# 30 May 2025

# 📘 Naive Manual Statistical Modeling Example (Linear Regression)

### 🎯 Goal:
Model the relationship between **Hours Studied (X)** and **Exam Score (Y)** using a simple **linear statistical model**.

We assume the model:

$$
Y = \beta_0 + \beta_1 X + \varepsilon
$$

We will estimate \( \beta_0 \) and \( \beta_1 \) manually using the **least squares method**.

---

## 🔢 Step 1: Small Dataset (n = 5)

| Student | Hours Studied (X) | Exam Score (Y) |
|---------|-------------------|----------------|
| 1       | 1                 | 52             |
| 2       | 2                 | 54             |
| 3       | 3                 | 57             |
| 4       | 4                 | 59             |
| 5       | 5                 | 60             |

---

## 🧮 Step 2: Compute Means

$$
\bar{X} = \frac{1 + 2 + 3 + 4 + 5}{5} = 3.0
$$

$$
\bar{Y} = \frac{52 + 54 + 57 + 59 + 60}{5} = 56.4
$$

---

## 🧮 Step 3: Compute Slope \( \beta_1 \)

$$
\beta_1 = \frac{\sum (X_i - \bar{X})(Y_i - \bar{Y})}{\sum (X_i - \bar{X})^2}
$$

| \( X_i \) | \( Y_i \) | \( X_i - \bar{X} \) | \( Y_i - \bar{Y} \) | \( (X_i - \bar{X})(Y_i - \bar{Y}) \) | \( (X_i - \bar{X})^2 \) |
|----------|-----------|---------------------|---------------------|-------------------------------------|------------------------|
| 1        | 52        | -2.0                | -4.4                | 8.8                                 | 4.0                    |
| 2        | 54        | -1.0                | -2.4                | 2.4                                 | 1.0                    |
| 3        | 57        |  0.0                |  0.6                | 0.0                                 | 0.0                    |
| 4        | 59        |  1.0                |  2.6                | 2.6                                 | 1.0                    |
| 5        | 60        |  2.0                |  3.6                | 7.2                                 | 4.0                    |

- Numerator: \( 8.8 + 2.4 + 0 + 2.6 + 7.2 = 21.0 \)  
- Denominator: \( 4 + 1 + 0 + 1 + 4 = 10.0 \)

$$
\beta_1 = \frac{21.0}{10.0} = 2.1
$$

---

## 🧮 Step 4: Compute Intercept \( \beta_0 \)

$$
\beta_0 = \bar{Y} - \beta_1 \bar{X} = 56.4 - 2.1 \cdot 3 = 56.4 - 6.3 = 50.1
$$

---

## 📘 Final Estimated Model:

$$
\hat{Y} = 50.1 + 2.1 \cdot X
$$

---

## 🧪 Example Prediction

**Predict exam score for a student who studied 6 hours:**

$$
\hat{Y} = 50.1 + 2.1 \cdot 6 = 62.7
$$

---

## ✅ Summary

We manually estimated a linear regression model using a small dataset.
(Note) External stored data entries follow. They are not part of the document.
`src/rtl/nv_seq_pkg.sv`:
```
package nv_seq_pkg;
  typedef enum logic [2:0] {
    ST_IDLE  = 3'd0,
    ST_ERASE = 3'd1,
    ST_PROG  = 3'd2,
    ST_CLEAR = 3'd3,
    ST_XFER  = 3'd4
  } seq_state_t;

  function automatic int max4(input int a, input int b, input int c, input int d);
    int m;
    m = a;
    if (b > m) m = b;
    if (c > m) m = c;
    if (d > m) m = d;
    return m;
  endfunction
endpackage

```
`src/rtl/nv_phase_timer.sv`:
```
module nv_phase_timer #(
  parameter int CNT_W = 8
) (
  input  logic             clk_i,
  input  logic             rst_ni,
  input  logic             load_i,
  input  logic [CNT_W-1:0] load_val_i,
  output logic             zero_o
);
  logic [CNT_W-1:0] cnt_q;

  always_ff @(posedge clk_i or negedge rst_ni) begin
    if (!rst_ni)            cnt_q <= '0;
    else if (load_i)        cnt_q <= load_val_i;
    else if (cnt_q != '0)   cnt_q <= cnt_q - 1'b1;
  end

  assign zero_o = (cnt_q == '0);

  // a load sets the phase length exactly
  a_r1_timer_load: assert property (@(posedge clk_i) disable iff (!rst_ni)
    load_i |=> (cnt_q == $past(load_val_i)));
endmodule

```
`src/rtl/nv_dirty_tracker.sv`:
```
module nv_dirty_tracker (
  input  logic clk_i,
  input  logic rst_ni,
  input  logic wr_i,
  input  logic busy_i,
  input  logic store_done_i,
  output logic dirty_o
);
  always_ff @(posedge clk_i or negedge rst_ni) begin
    if (!rst_ni)                dirty_o <= 1'b0;
    else if (store_done_i)      dirty_o <= 1'b0;
    else if (wr_i && !busy_i)   dirty_o <= 1'b1;
  end

  a_r5_write_sets: assert property (@(posedge clk_i) disable iff (!rst_ni)
    (wr_i && !busy_i) |=> dirty_o);
  a_r5_store_clears: assert property (@(posedge clk_i) disable iff (!rst_ni)
    store_done_i |=> !dirty_o);
endmodule

```
`src/rtl/nv_req_arbiter.sv`:
```
module nv_req_arbiter (
  input  logic clk_i,
  input  logic rst_ni,
  input  logic idle_i,
  input  logic sw_store_i,
  input  logic sw_recall_i,
  input  logic pin_store_i,
  input  logic supply_ok_i,
  input  logic supply_fall_i,
  input  logic cap_ok_i,
  input  logic dirty_i,
  input  logic recall_pend_i,
  output logic start_store_o,
  output logic start_recall_o
);
  logic host_store, fail_store;

  assign host_store = supply_ok_i && cap_ok_i && (sw_store_i || (pin_store_i && dirty_i));
  assign fail_store = supply_fall_i && dirty_i;

  assign start_store_o  = idle_i && (host_store || fail_store);
  assign start_recall_o = idle_i && !start_store_o && supply_ok_i &&
                          (sw_recall_i || recall_pend_i);

  a_r6_pin_needs_dirty: assert property (@(posedge clk_i) disable iff (!rst_ni)
    (start_store_o && !sw_store_i && !supply_fall_i) |-> dirty_i);
  a_r7_cap_gate: assert property (@(posedge clk_i) disable iff (!rst_ni)
    (start_store_o && supply_ok_i) |-> cap_ok_i);
  a_r10_store_wins: assert property (@(posedge clk_i) disable iff (!rst_ni)
    start_store_o |-> !start_recall_o);
endmodule

```
`src/rtl/nv_xfer_seq.sv`:
```
module nv_xfer_seq
  import nv_seq_pkg::*;
#(
  parameter int ERASE_CYC = 800_000,
  parameter int PROG_CYC  = 1_000_000,
  parameter int CLEAR_CYC = 400,
  parameter int XFER_CYC  = 3_600
) (
  input  logic clk_i,
  input  logic rst_ni,
  input  logic sw_store_i,
  input  logic sw_recall_i,
  input  logic pin_store_i,
  input  logic supply_ok_i,
  input  logic cap_ok_i,
  input  logic wr_done_i,
  output logic erase_o,
  output logic program_o,
  output logic clear_o,
  output logic transfer_o,
  output logic busy_o,
  output logic io_inhibit_o
);
  localparam int MAX_LEN = max4(ERASE_CYC, PROG_CYC, CLEAR_CYC, XFER_CYC);
  localparam int CNT_W   = $clog2(MAX_LEN + 1);
  localparam logic [CNT_W-1:0] ERASE_LD = CNT_W'(ERASE_CYC - 1);
  localparam logic [CNT_W-1:0] PROG_LD  = CNT_W'(PROG_CYC - 1);
  localparam logic [CNT_W-1:0] CLEAR_LD = CNT_W'(CLEAR_CYC - 1);
  localparam logic [CNT_W-1:0] XFER_LD  = CNT_W'(XFER_CYC - 1);

  seq_state_t       state_q, state_d;
  logic             load;
  logic [CNT_W-1:0] load_val;
  logic             tmr_zero;
  logic             supply_q, recall_pend_q, supply_fall;
  logic             dirty, start_store, start_recall, store_done, idle;

  assign idle        = (state_q == ST_IDLE);
  assign supply_fall = supply_q && !supply_ok_i;
  assign store_done  = (state_q == ST_PROG) && tmr_zero;

  nv_phase_timer #(.CNT_W(CNT_W)) u_timer (
    .clk_i      (clk_i),
    .rst_ni     (rst_ni),
    .load_i     (load),
    .load_val_i (load_val),
    .zero_o     (tmr_zero)
  );

  nv_dirty_tracker u_dirty (
    .clk_i        (clk_i),
    .rst_ni       (rst_ni),
    .wr_i         (wr_done_i),
    .busy_i       (!idle),
    .store_done_i (store_done),
    .dirty_o      (dirty)
  );

  nv_req_arbiter u_arb (
    .clk_i          (clk_i),
    .rst_ni         (rst_ni),
    .idle_i         (idle),
    .sw_store_i     (sw_store_i),
    .sw_recall_i    (sw_recall_i),
    .pin_store_i    (pin_store_i),
    .supply_ok_i    (supply_ok_i),
    .supply_fall_i  (supply_fall),
    .cap_ok_i       (cap_ok_i),
    .dirty_i        (dirty),
    .recall_pend_i  (recall_pend_q),
    .start_store_o  (start_store),
    .start_recall_o (start_recall)
  );

  always_comb begin
    state_d  = state_q;
    load     = 1'b0;
    load_val = '0;
    unique case (state_q)
      ST_IDLE: begin
        if (start_store) begin
          state_d = ST_ERASE; load = 1'b1; load_val = ERASE_LD;
        end else if (start_recall) begin
          state_d = ST_CLEAR; load = 1'b1; load_val = CLEAR_LD;
        end
      end
      ST_ERASE: if (tmr_zero) begin
        state_d = ST_PROG; load = 1'b1; load_val = PROG_LD;
      end
      ST_PROG:  if (tmr_zero) state_d = ST_IDLE;
      ST_CLEAR: if (tmr_zero) begin
        state_d = ST_XFER; load = 1'b1; load_val = XFER_LD;
      end
      ST_XFER:  if (tmr_zero) state_d = ST_IDLE;
      default:  state_d = ST_IDLE;
    endcase
  end

  always_ff @(posedge clk_i or negedge rst_ni) begin
    if (!rst_ni) begin
      state_q       <= ST_IDLE;
      supply_q      <= 1'b0;
      recall_pend_q <= 1'b1;   // power-up recall
    end else begin
      state_q  <= state_d;
      supply_q <= supply_ok_i;
      if (supply_fall)       recall_pend_q <= 1'b1;
      else if (start_recall) recall_pend_q <= 1'b0;
    end
  end

  assign erase_o      = (state_q == ST_ERASE);
  assign program_o    = (state_q == ST_PROG);
  assign clear_o      = (state_q == ST_CLEAR);
  assign transfer_o   = (state_q == ST_XFER);
  assign busy_o       = !idle;
  assign io_inhibit_o = busy_o || !supply_ok_i;

  a_r1_onehot_phase: assert property (@(posedge clk_i) disable iff (!rst_ni)
    $onehot0({erase_o, program_o, clear_o, transfer_o}));
  a_r1_erase_to_prog: assert property (@(posedge clk_i) disable iff (!rst_ni)
    (erase_o && tmr_zero) |=> program_o);
  a_r2_clear_to_xfer: assert property (@(posedge clk_i) disable iff (!rst_ni)
    (clear_o && tmr_zero) |=> transfer_o);
  a_r3_inhibit_covers_busy: assert property (@(posedge clk_i) disable iff (!rst_ni)
    busy_o |-> io_inhibit_o);
  a_r4_runs_to_end: assert property (@(posedge clk_i) disable iff (!rst_ni)
    (busy_o && !tmr_zero) |=> (busy_o && $stable({erase_o, program_o, clear_o, transfer_o})));
endmodule

```
`config.mk`:
```
export PLATFORM = sky130hd
export DESIGN_NAME = nv_xfer_seq
export DESIGN_NICKNAME = d
export VERILOG_FILES = /design/src/rtl/nv_seq_pkg.sv /design/src/rtl/nv_phase_timer.sv /design/src/rtl/nv_dirty_tracker.sv /design/src/rtl/nv_req_arbiter.sv /design/src/rtl/nv_xfer_seq.sv
export SDC_FILE = /design/constraint.sdc
export NUM_CORES = 1
export LEC_CHECK = 0
export BUFFER_PORTS_ARGS = -buffer_cell sky130_fd_sc_hd__buf_2
export CAP_MARGIN = 20
export CORE_MARGIN = 2
export CORE_UTILIZATION = 40
export DETAILED_ROUTE_END_ITERATION = 7
export PLACE_DENSITY = 0.67
export SLEW_MARGIN = 0
export SYNTH_ARGS = -nofsm -noshare
export SYNTH_HDL_FRONTEND = slang
export SYNTH_SLANG_ARGS = --single-unit
```
`constraint.sdc`:
```
create_clock -name clk_i -period 2.4 [get_ports clk_i]
set_input_delay 0.72 -clock clk_i [delete_from_list [all_inputs] [get_ports clk_i]]
set_output_delay 0.72 -clock clk_i [all_outputs]
set_load 0.01 [all_outputs]
```
==> implementation parameters, run 1 <==
Parameter                              Value

Finish
  Ant diodes    0
  Final design utilization    46.9%
  Proportion of layout cells with a drive suffix above 1    20.4%
  Synthesis-to-finish area growth    11.3%
  Net total in the final layout    173

Global route
  Number of global-route vias before repair    1140
  All-layer global routing usage    between 10% and 20%
  Antenna violations before repair    0
  Wire length of the first global-routing pass    5.31 mm
  Largest net degree at the start of global routing    27
  GRT overflow    0

Timing
  Post-route clock skew    ~0.0076 ns
  Tightest hold margin    0.366 ns
  Max-slew headroom    around three fifths
  Worst Max-Slew Pin Slew    0.580 ns
  Number of pins exceeding their max-slew limit in the final report    0
  Min cycle time layout    2.21 ns
  Final hold violation count    0
  Setup-violating endpoint count in the final report    0
  Sum of negative setup slack    0 ns
  Unrepaired setup endpoints after global routing    no
  Upper clock frequency limit    453 MHz
  Part of the cycle the worst path needs    91.9%

Power
  Sequential fraction of design power    64.0%
  Net Sw Frac    22.0%
  Power Total    0.703 mW
  Max rail drop VDD    roughly 0.00037 V
  Total power divided by cell area    around 440 nW/um^2
  Leakage dissipation    around 0.61 nW
  Power spent charging and discharging nets    between 0.15 and 0.2 mW
  Int Power    about 0.55 mW
  Combinational Power Share    about 4.0%
  Relative contribution of the clock network to total power    32.0%

Placement
  Placed wire-length estimate after detailed placement    2.24 mm
  Quantity of I/O buffers inserted on ports    13
  Routability Congestion    a little over 0.8

Synthesis
  List of most frequent post-synthesis cells    sky130_fd_sc_hd__dfrtp_1 (25), sky130_fd_sc_hd__o21ai_0 (18), sky130_fd_sc_hd__nand2_1 (12), sky130_fd_sc_hd__nor2_1 (10), sky130_fd_sc_hd__nor3_1 (9)
  Synth async-reset ratio    100%
  Mean cell area of the mapped netlist    approximately 9.9 um^2
  Yosys warning count    0
  Number of synthesized register bits    26
  Flip-flop cell with the highest count after synthesis    sky130_fd_sc_hd__dfrtp_1
  Syn nets    154
  Synth area leader    sky130_fd_sc_hd__dfrtp_1
  Fraction of the yosys area taken by sequential cells    a little under half
  Top area cells in the synthesized netlist    sky130_fd_sc_hd__dfrtp_1 (44%), sky130_fd_sc_hd__o21ai_0 (6.3%), sky130_fd_sc_hd__xor2_1 (4.3%), sky130_fd_sc_hd__xnor2_1 (3.7%), sky130_fd_sc_hd__nor3_1 (3.2%)
  Count of mapped cells out of synthesis    144
  Area of the mapped netlist    1430 um^2
  Most common cell in the synthesized netlist    sky130_fd_sc_hd__dfrtp_1
  Post-synth EDFFs    0
  Portion of synthesized cell area occupied by the leading cell type    43.8%
  Library cells used by synthesis    between 40 and 50

Floorplan
  Width of the die    63.7 um
  Initial core utilization    42.1%
  Full die area    4060 um^2
  Area of the core region    3390 um^2
  Number of top-level pins    14
  # rows    21
  Die Y-Extent    63.7 um

Clock network
  Number of clock sinks seen by CTS    26
  CTS root buf    sky130_fd_sc_hd__clkbuf_4
  Gates resized, CTS repair    0
  # Post-CTS Setup Buffers    0
  TritonCTS clock tree    built
  CTS clk-pin slew, worst paths    approximately 0.15 ns
  H-tree levels    1
  Quantity of hold-fixing buffers added after cts    0
  Largest buffer count on any clock path    2
  Inserted Clock Buffers    3
  Clock latency of the later-clocked register in the worst-skew pair    between 0.3 and 0.4 ns

Setup path
  Top cell family by delay on the critical path    flip-flops
  Maximum cell stage delay along the critical path    0.48 ns
  CP Cell Sequence    nor3_1 -> inv_1 -> buf_2
  Critical path start-end classification    reg2out
  Worst-case register-to-register setup slack    0.20 ns
  Worst Setup Start Kind    flop
  CP Data Arrival Time    1.49 ns
  Critical Path Slowest Stage Cell    sky130_fd_sc_hd__dfrtp_1
  Number of buffers and inverters on the critical path    2
  Capturing element type of the critical path    output pin
  Critical Path RT    1.68 ns
  CP max FO    7

Routing
  Total vias in the final route    approximately 1100
  DRT antenna net count    0
  Vias per std cell    5.45
  Detailed-routing iteration count for the pre-antenna-repair pass    4
  DRC violation count after routing    0
  Final wirelength    3.04 mm
  First DRT Iteration DRCs    93
  Routed length per instance    between 10 and 15 um

Min path
  Type of the tightest min-delay check    in2async

Job
  Max Cap Viol    0

Status
  Outcome    completed
layout by cell type, fill, tap and decap left out, types with 5 or more instances in the layout:
| cell type | instances |
|---|---|
| sky130_fd_sc_hd__nor2_1 | 10 |
| sky130_fd_sc_hd__nor3_1 | 9 |
| sky130_fd_sc_hd__a21oi_1 | 5 |
| sky130_fd_sc_hd__dfrtp_1 | 25 |
| sky130_fd_sc_hd__inv_1 | 5 |
| sky130_fd_sc_hd__and2_1 | 5 |
| sky130_fd_sc_hd__nand2_1 | 12 |
| sky130_fd_sc_hd__xor2_1 | 7 |
| sky130_fd_sc_hd__o21ai_0 | 18 |
| sky130_fd_sc_hd__buf_2 | 13 |
| sky130_fd_sc_hd__xnor2_1 | 6 |
kinds of logic (layout without fill, tap and decap cells):
family | Yosys count | count (layout) | share of synthesized area (%)
buffers and inverters | 7 | 25 | 2.72
adder cells (fa/ha/maj) | 2 | 2 | 1.75
flip-flops | 26 | 26 | 45.7
AO/OA/AOI/OAI | 34 | 34 | 15.0
XOR/XNOR | 13 | 13 | 7.98
AND/OR/NAND/NOR | 62 | 62 | 26.9
power by group through the flow:
stage | registers, mW | logic, mW | clock network, mW
floorplan | 0.457 | 0.0111 | 0
global placement | 0.458 | 0.0283 | 0
detailed placement | 0.458 | 0.0295 | 0
CTS | 0.450 | 0.0293 | 0.232
global route | 0.451 | 0.0329 | 0.257
finish | 0.450 | 0.0283 | 0.225
registers in the layout, summed over array words and instances (netlist names):
name	cells
recall_pend_q	1
state_q	3
supply_q	1
u_dirty.dirty_o	1
u_timer.cnt_q	20
through the flow:
stage | area (um^2) | cells | setup WS [ns]
global placement | 1550 | 204 | 0.291
finish | 1590 | 208 | 0.194
global route | 1590 | 208 | 0.00863
floorplan | 1430 | 144 | 0.475
detailed placement | 1550 | 204 | 0.194
CTS | 1590 | 208 | 0.177
path summary, 6_finish.rpt:
| path | cells past startpoint | end | from |
|---|---|---|---|
| worst min register to register | 2 | recall_pend_q | recall_pend_q |
| min in group clk_i | 2 | recall_pend_q | recall_pend_q |
| max in group asynchronous | 1 | recall_pend_q | rst_ni |
| worst min-delay path | 1 | u_timer.cnt_q[13] | rst_ni |
| worst max-delay path | 3 | busy_o | state_q[0] |
| worst max register to register | 5 | u_timer.cnt_q[5] | u_timer.cnt_q[14] |
worst register-to-register path, stage by stage (launching register included):
cell and delay [ns]:
sky130_fd_sc_hd__dfrtp_1 0.42, sky130_fd_sc_hd__or4_4 0.56, sky130_fd_sc_hd__and4bb_4 0.37, sky130_fd_sc_hd__nand4_4 0.19, sky130_fd_sc_hd__nand2_1 0.38, sky130_fd_sc_hd__o21ai_0 0.16
cell type report:
| type | instances | area [um^2] |
|---|---|---|
| fillers | 313 | 1800 |
| multi-input cells | 111 | 737 |
| flip-flops and latches | 26 | 652 |
| repair buffers | 16 | 87.6 |
| well taps | 46 | 57.6 |
| clock buffers | 4 | 36.3 |
| inverters | 5 | 18.8 |
layer usage:
layer	wire length, um	global-route usage [%]
met1	1520	22.6
met2	1430	27.5
met3	86	3.17
met4	11	1.63
met5	0	0
Note: power is estimated with default switching activity, not from simulation.
==> run 2, diff against run 1 <==
Settings changed: CELL_PAD_IN_SITES_DETAIL_PLACEMENT from default to 0, CELL_PAD_IN_SITES_GLOBAL_PLACEMENT from default to 1, PLACE_DENSITY 0.67 to 0.79.
==> run 2 against run 1 <==
Clock power shrank 13%. Global-route usage is 0.84 points higher. Power fell by 4.3%. Clock skew increased by 0.0046 ns. Sequential cell count is the same. Fmax down 0.32%. Cell area decreased by 0.63%. Largest cell class unchanged.
==> implementation parameters, run 2 (synthesis results as in run 1) <==
Parameter                              Value

Finish
  Synthesis-to-finish area growth    10.6%
  Sequential cell area in the final layout    652 um^2 (unchanged)
  Proportion of layout cells with a drive suffix above 1    19.8% (-0.62 points)
  Leading cell type in the layout, fill and taps excluded    sky130_fd_sc_hd__dfrtp_1
  Register containing the most flip-flops in the final layout    u_timer.cnt_q
  Highest-count cells in the layout ignoring fill and taps    sky130_fd_sc_hd__dfrtp_1 (25), sky130_fd_sc_hd__o21ai_0 (18), sky130_fd_sc_hd__buf_2 (13)
  Flip-flop count of the largest register, all copies and words added    20 (unchanged)
  Ant diodes    0 (unchanged)
  Layout filler cell count    314 (+0.32%)
  Area occupied by multi-input gates    737 um^2 (unchanged)
  Largest registers in the final layout    u_timer.cnt_q: 20 flops, state_q: 3 flops
  Net total in the final layout    173 (unchanged)
  Final design utilization    46.6% (-0.30 points)

Clock network
  Clock latency of the later-clocked register in the worst-skew pair    0.32 ns (about the same)
  CTS clk-pin slew, worst paths    0.15 ns (about the same)
  TritonCTS clock tree    built
  Gates resized, CTS repair    0 (unchanged)
  Number of clock sinks seen by CTS    26 (unchanged)
  CTS root buf    sky130_fd_sc_hd__clkbuf_4
  Quantity of hold-fixing buffers added after cts    0 (unchanged)
  # Post-CTS Setup Buffers    0 (unchanged)
  Inserted Clock Buffers    3 (unchanged)
  Largest buffer count on any clock path    2 (unchanged)
  H-tree levels    1 (unchanged)

Routing
  DRC violation count after routing    0 (unchanged)
  Final wirelength    3.07 mm (+0.72%)
  Vias per std cell    5.47 (+0.35%)
  Detailed-routing iteration count for the pre-antenna-repair pass    4 (unchanged)
  DRT antenna net count    0 (unchanged)
  Total vias in the final route    1138 (+0.35%)
  Routed length per instance    14.7 um (+0.72%)
  First DRT Iteration DRCs    62 (-33%)

Timing
  Sum of negative setup slack    0 ns (unchanged)
  Max-slew headroom    60.1% (-1.2 points)
  Post-route clock skew    0.0122 ns (+0.00465 ns)
  Setup-violating endpoint count in the final report    0 (unchanged)
  Number of pins exceeding their max-slew limit in the final report    0 (unchanged)
  Worst Max-Slew Pin Slew    0.598 ns (+0.0183 ns)
  Min cycle time layout    2.21 ns (+0.00713 ns)
  Upper clock frequency limit    452 MHz (-0.32%)
  Final hold violation count    0 (unchanged)
  Unrepaired setup endpoints after global routing    no
  Part of the cycle the worst path needs    92.2% (+0.30 points)

Floorplan
  Area of the core region    3390 um^2 (unchanged)
  Die Y-Extent    63.7 um (unchanged)
  # rows    21 (unchanged)
  Width of the die    63.7 um (unchanged)
  Initial core utilization    42.1% (unchanged)
  Full die area    4060 um^2 (unchanged)
  Number of top-level pins    14 (unchanged)

Setup path
  Worst Setup Start Kind    flop
  Capturing element type of the critical path    output pin
  Worst-case register-to-register setup slack    0.24 ns (+0.04 ns)
  CP Cell Sequence    nor3_1 -> inv_1 -> buf_2
  Critical Path RT    1.68 ns (about the same)
  Critical path start-end classification    reg2out
  Maximum cell stage delay along the critical path    0.49 ns (about the same)
  CP max FO    8 (+1)
  Critical Path Slowest Stage Cell    sky130_fd_sc_hd__dfrtp_1
  CP Data Arrival Time    1.49 ns (about the same)

Status
  Outcome    completed

Global route
  Wire length of the first global-routing pass    5.42 mm (+2.1%)
  Number of global-route vias before repair    1129 (-0.96%)
  Antenna violations before repair    0 (unchanged)
  Largest net degree at the start of global routing    27 (unchanged)
  GRT overflow    0 (unchanged)
  All-layer global routing usage    17.2% (+0.84 points)

Power
  Leakage dissipation    0.602 nW (-0.77%)
  Total power divided by cell area    426 nW/um^2 (-3.7%)
  Max rail drop VDD    0.000310 V (-15%)

Job
  Max Cap Viol    0 (unchanged)

Min path
  Type of the tightest min-delay check    in2async

Placement
  Quantity of I/O buffers inserted on ports    13 (unchanged)
  Routability Congestion    0.830 (+0.27%)
  Placed wire-length estimate after detailed placement    2.21 mm (-1.0%)
run 2: cell count changes in the layout (fill, tap and decap cells not counted):
cell,previous run,this run
sky130_fd_sc_hd__clkbuf_1,0,1
sky130_fd_sc_hd__clkbuf_8,1,0
run 2: critical path, delay by kind of cell (launching register included):
kind | cells | cell delay, ns
buffers and inverters | 2 | 0.29
DFF | 1 | 0.49
and+or+nand+nor | 1 | 0.39
run 2: routing by layer:
layer  vias up  GRT usage (%)  part of all wire (%)
met3         2           4.23                   3.5
met2        24           26.6                    48
met1       562           24.0                    48
met5         -              0                     0
li1        550              -                     -
met4         0           4.62                  0.68
run 2: cell type report:
| type | instances | area share, % |
|---|---|---|
| clock buffers | 4 | 1.66 |
| well taps | 46 | 3.65 |
| inverters | 5 | 1.19 |
| multi-input cells | 111 | 46.7 |
| repair buffers | 16 | 5.55 |
| flip-flops and latches | 26 | 41.3 |
run 2: power breakdown:
part           leakage (nW)  total [mW]  internal, mW  switching [mW]
Sequential            0.285       0.449         0.445         0.00425
Clock                0.0150       0.195        0.0651           0.130
Combinational         0.303      0.0285        0.0101          0.0184
Total                 0.602       0.673         0.520           0.152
- We assumed the form: \( Y = \beta_0 + \beta_1 X + \varepsilon \)
- Estimated:
  - Intercept: \( \beta_0 = 50.1 \)
  - Slope: \( \beta_1 = 2.1 \)

**Final model equation:**

$$
\text{Exam Score} = 50.1 + 2.1 \cdot \text{Hours Studied}
$$



---

> 📌 Want to extend? Try calculating residuals, sum of squared errors, or R² by hand!